Recorded data below:
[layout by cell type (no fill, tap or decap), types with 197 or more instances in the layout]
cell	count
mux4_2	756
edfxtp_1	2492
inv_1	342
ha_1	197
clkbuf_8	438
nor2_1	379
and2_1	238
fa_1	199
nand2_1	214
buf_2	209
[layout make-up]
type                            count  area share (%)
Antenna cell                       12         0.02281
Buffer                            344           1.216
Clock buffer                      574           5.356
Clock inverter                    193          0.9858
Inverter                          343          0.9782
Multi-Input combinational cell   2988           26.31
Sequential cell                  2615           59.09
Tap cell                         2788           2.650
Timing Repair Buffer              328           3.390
End of Recorded data.
# [What to do]
Write out the records in full, word for word.

# [Exercise answer]
[layout by cell type (no fill, tap or decap), types with 197 or more instances in the layout]
cell	count
mux4_2	756
edfxtp_1	2492
inv_1	342
ha_1	197
clkbuf_8	438
nor2_1	379
and2_1	238
fa_1	199
nand2_1	214
buf_2	209
[layout make-up]
type                            count  area share (%)
Antenna cell                       12         0.02281
Buffer                            344           1.216
Clock buffer                      574           5.356
Clock inverter                    193          0.9858
Inverter                          343          0.9782
Multi-Input combinational cell   2988           26.31
Sequential cell                  2615           59.09
Tap cell                         2788           2.650
Timing Repair Buffer              328           3.390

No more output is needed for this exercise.